(TASK MATERIAL Opens)
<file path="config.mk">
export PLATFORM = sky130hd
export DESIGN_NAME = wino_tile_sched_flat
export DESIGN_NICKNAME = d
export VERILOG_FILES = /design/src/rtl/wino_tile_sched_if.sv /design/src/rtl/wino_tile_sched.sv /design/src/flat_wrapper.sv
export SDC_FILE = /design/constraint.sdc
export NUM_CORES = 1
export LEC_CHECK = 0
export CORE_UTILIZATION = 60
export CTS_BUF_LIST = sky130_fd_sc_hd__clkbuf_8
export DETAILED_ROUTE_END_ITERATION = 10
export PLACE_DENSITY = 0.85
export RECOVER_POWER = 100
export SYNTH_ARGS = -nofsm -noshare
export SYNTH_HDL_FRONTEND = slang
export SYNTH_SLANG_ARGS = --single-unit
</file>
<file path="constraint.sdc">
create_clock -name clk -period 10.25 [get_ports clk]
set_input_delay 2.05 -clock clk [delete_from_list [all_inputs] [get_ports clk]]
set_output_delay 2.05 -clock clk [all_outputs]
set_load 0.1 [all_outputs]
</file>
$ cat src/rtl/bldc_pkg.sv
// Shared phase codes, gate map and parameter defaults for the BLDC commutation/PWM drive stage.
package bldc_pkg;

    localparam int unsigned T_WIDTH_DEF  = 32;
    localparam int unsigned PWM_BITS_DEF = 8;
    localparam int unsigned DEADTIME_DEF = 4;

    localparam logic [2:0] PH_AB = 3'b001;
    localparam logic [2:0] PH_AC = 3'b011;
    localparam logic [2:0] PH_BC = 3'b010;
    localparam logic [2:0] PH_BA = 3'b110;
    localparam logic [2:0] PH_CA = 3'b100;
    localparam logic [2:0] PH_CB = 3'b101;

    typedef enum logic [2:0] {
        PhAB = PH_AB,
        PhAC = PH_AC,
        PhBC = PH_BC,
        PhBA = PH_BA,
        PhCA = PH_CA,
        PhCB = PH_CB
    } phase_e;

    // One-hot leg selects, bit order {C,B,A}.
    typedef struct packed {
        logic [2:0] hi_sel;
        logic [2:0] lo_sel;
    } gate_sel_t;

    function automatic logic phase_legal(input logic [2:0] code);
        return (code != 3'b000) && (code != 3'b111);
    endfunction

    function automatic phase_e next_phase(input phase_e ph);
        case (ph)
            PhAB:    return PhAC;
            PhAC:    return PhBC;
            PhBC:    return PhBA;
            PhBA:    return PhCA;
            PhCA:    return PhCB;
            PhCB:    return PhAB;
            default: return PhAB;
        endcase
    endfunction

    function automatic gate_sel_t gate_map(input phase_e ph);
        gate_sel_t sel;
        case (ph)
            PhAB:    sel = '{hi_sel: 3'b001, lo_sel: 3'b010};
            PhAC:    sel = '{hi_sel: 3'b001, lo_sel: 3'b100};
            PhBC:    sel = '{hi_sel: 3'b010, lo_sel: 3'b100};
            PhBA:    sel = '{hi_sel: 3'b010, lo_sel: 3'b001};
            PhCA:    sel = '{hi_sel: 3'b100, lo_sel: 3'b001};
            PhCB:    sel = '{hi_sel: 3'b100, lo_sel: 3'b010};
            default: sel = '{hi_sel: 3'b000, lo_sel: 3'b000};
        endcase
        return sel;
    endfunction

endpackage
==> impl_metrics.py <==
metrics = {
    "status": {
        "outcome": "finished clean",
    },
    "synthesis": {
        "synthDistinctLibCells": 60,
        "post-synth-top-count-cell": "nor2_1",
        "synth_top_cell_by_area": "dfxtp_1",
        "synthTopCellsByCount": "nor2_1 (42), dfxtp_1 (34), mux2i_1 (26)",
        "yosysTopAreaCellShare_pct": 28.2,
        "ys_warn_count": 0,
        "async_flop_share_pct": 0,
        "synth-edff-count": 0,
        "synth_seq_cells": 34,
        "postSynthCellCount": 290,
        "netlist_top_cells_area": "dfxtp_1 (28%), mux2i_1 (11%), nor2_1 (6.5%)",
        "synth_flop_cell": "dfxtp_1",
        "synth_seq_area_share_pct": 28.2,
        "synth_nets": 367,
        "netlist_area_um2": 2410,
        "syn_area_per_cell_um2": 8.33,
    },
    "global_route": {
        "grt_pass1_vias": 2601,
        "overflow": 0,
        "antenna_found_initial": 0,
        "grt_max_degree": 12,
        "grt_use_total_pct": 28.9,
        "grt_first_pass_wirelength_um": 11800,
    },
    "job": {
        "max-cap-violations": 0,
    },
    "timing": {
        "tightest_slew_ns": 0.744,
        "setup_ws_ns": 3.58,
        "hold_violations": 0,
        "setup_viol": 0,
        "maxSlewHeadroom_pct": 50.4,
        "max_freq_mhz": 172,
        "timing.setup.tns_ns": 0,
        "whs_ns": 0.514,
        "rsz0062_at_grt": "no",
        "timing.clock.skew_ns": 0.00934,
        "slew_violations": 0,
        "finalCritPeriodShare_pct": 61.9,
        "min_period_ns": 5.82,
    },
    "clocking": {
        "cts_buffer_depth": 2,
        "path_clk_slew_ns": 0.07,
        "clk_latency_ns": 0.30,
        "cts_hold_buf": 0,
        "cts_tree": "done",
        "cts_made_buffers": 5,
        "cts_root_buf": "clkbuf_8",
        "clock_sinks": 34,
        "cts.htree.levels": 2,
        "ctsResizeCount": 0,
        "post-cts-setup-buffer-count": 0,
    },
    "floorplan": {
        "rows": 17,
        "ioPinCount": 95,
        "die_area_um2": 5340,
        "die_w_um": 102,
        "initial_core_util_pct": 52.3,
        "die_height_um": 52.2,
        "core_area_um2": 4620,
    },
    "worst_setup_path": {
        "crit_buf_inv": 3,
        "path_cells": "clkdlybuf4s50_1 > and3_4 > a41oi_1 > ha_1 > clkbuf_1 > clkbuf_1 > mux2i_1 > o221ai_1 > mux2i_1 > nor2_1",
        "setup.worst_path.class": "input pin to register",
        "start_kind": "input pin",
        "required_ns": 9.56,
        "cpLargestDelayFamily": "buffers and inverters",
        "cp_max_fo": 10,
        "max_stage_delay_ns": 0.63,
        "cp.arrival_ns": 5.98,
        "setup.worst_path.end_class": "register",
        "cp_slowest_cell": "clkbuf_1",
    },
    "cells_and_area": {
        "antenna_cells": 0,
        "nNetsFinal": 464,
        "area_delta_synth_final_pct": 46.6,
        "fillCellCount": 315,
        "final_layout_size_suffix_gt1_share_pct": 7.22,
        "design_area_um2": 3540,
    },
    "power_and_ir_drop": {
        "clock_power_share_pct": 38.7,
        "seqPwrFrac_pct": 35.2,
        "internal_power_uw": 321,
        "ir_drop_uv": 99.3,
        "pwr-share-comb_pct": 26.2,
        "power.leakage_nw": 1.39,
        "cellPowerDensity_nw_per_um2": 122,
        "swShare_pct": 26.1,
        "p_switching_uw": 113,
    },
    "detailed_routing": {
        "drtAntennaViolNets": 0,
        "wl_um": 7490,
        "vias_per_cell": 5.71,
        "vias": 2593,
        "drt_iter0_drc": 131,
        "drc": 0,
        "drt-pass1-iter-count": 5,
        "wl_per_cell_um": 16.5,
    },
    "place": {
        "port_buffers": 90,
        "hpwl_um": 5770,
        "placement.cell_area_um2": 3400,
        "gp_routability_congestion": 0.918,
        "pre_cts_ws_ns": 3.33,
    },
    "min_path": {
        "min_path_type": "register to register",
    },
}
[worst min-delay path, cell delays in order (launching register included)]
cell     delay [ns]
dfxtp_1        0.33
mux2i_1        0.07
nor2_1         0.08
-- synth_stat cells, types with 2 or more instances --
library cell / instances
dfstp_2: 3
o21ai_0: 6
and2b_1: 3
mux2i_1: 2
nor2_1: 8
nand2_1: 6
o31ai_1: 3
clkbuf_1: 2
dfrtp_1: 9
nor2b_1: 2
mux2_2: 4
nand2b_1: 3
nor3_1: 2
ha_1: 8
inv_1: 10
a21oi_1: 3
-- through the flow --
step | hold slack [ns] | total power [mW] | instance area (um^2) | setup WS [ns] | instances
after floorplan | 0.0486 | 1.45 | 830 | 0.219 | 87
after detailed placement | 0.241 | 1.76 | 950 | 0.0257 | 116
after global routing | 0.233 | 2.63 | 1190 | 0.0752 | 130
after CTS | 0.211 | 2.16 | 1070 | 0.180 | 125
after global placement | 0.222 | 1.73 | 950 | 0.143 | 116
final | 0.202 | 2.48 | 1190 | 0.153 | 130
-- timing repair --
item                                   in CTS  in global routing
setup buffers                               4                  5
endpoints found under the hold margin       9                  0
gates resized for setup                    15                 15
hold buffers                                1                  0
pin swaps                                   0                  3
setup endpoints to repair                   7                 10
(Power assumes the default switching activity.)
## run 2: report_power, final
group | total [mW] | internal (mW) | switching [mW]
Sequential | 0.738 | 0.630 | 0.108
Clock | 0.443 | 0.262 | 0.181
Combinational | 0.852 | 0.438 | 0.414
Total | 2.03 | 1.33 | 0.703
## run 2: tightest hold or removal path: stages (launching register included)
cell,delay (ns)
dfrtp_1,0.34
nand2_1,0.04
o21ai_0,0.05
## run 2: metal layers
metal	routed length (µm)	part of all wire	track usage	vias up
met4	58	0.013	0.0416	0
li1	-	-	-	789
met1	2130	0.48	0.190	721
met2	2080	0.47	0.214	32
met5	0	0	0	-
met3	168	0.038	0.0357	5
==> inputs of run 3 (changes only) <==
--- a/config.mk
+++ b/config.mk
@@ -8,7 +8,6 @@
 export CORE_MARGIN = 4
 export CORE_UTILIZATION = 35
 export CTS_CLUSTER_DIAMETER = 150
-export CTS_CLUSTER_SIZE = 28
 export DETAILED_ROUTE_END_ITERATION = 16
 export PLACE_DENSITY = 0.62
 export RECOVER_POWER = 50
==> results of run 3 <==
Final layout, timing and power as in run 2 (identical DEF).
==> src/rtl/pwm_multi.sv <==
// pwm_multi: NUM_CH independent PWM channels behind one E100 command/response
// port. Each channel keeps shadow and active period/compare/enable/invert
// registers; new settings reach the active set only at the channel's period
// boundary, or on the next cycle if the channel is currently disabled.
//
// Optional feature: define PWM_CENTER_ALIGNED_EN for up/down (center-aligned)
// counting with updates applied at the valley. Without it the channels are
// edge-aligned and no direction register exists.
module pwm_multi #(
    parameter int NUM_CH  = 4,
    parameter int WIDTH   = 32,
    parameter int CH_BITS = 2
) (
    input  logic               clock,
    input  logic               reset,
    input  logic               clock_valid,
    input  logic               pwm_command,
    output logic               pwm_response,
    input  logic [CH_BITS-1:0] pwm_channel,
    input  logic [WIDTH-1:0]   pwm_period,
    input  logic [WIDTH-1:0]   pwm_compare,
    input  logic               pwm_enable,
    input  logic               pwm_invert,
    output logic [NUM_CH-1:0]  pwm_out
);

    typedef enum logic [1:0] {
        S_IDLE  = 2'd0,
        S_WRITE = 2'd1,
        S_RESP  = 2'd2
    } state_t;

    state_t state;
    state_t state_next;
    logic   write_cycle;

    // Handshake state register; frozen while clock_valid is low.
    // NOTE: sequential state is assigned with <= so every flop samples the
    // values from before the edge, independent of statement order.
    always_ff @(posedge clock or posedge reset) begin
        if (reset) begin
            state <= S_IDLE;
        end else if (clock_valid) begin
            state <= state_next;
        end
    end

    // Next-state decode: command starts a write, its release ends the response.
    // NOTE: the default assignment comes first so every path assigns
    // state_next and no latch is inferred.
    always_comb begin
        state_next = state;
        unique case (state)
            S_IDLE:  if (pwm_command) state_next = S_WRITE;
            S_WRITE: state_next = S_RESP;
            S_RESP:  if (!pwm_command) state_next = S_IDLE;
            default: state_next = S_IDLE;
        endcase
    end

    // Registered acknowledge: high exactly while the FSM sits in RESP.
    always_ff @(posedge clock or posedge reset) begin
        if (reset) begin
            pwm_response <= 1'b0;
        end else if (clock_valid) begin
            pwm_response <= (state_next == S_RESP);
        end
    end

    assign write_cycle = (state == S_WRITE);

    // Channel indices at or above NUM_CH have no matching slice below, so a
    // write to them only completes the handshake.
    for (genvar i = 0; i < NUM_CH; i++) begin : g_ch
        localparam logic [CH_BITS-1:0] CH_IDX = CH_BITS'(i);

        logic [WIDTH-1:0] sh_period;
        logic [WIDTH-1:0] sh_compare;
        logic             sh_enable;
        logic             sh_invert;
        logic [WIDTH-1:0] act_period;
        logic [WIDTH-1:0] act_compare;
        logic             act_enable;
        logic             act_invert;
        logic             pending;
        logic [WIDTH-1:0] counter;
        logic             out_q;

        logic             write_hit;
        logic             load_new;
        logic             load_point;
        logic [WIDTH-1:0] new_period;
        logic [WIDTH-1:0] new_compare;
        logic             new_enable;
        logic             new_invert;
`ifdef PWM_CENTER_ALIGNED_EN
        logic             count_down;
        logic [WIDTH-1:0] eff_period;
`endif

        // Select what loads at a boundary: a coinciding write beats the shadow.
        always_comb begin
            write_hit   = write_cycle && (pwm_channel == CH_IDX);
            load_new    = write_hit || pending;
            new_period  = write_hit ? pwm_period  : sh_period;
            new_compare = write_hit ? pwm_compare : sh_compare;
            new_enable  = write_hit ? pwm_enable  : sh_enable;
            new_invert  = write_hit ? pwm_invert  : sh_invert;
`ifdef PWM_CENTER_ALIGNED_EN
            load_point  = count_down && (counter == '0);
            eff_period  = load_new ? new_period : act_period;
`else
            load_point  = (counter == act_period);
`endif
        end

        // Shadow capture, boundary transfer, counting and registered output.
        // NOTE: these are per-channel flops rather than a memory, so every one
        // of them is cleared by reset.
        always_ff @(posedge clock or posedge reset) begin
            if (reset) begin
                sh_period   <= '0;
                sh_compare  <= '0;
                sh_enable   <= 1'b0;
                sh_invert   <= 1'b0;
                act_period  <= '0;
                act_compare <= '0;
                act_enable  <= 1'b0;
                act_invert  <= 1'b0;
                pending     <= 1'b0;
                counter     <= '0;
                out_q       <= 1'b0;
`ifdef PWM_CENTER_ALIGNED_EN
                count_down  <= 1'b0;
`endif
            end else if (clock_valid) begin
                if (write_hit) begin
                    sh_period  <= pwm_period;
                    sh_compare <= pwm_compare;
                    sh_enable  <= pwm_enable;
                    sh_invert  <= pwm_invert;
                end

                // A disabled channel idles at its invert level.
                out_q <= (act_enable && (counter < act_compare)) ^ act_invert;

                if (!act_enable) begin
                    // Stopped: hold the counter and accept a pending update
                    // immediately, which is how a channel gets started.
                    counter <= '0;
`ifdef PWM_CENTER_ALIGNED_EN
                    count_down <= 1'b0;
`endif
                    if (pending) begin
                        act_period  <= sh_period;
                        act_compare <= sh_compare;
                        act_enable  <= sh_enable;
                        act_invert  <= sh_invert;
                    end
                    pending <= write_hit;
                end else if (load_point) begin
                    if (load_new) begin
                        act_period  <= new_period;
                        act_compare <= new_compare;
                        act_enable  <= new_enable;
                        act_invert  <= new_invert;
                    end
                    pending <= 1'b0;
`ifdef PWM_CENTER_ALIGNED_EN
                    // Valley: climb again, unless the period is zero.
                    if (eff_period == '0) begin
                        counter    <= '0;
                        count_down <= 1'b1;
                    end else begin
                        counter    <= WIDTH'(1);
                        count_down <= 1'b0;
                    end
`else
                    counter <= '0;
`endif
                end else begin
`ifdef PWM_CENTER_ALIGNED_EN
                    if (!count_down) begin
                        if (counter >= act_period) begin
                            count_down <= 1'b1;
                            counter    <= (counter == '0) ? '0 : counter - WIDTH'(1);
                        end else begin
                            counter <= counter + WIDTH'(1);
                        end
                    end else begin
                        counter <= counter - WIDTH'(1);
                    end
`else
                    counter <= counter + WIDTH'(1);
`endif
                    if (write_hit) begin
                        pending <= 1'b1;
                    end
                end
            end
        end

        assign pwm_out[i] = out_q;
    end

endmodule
(TASK MATERIAL Closes)
INSTRUCTIONS TO FOLLOW:
In the listing above, find the line with "-- through the" and the line with "in global routing", then print exactly those lines and every line between them.

TASK ANSWER:
-- through the flow --
step | hold slack [ns] | total power [mW] | instance area (um^2) | setup WS [ns] | instances
after floorplan | 0.0486 | 1.45 | 830 | 0.219 | 87
after detailed placement | 0.241 | 1.76 | 950 | 0.0257 | 116
after global routing | 0.233 | 2.63 | 1190 | 0.0752 | 130
after CTS | 0.211 | 2.16 | 1070 | 0.180 | 125
after global placement | 0.222 | 1.73 | 950 | 0.143 | 116
final | 0.202 | 2.48 | 1190 | 0.153 | 130
-- timing repair --
item                                   in CTS  in global routing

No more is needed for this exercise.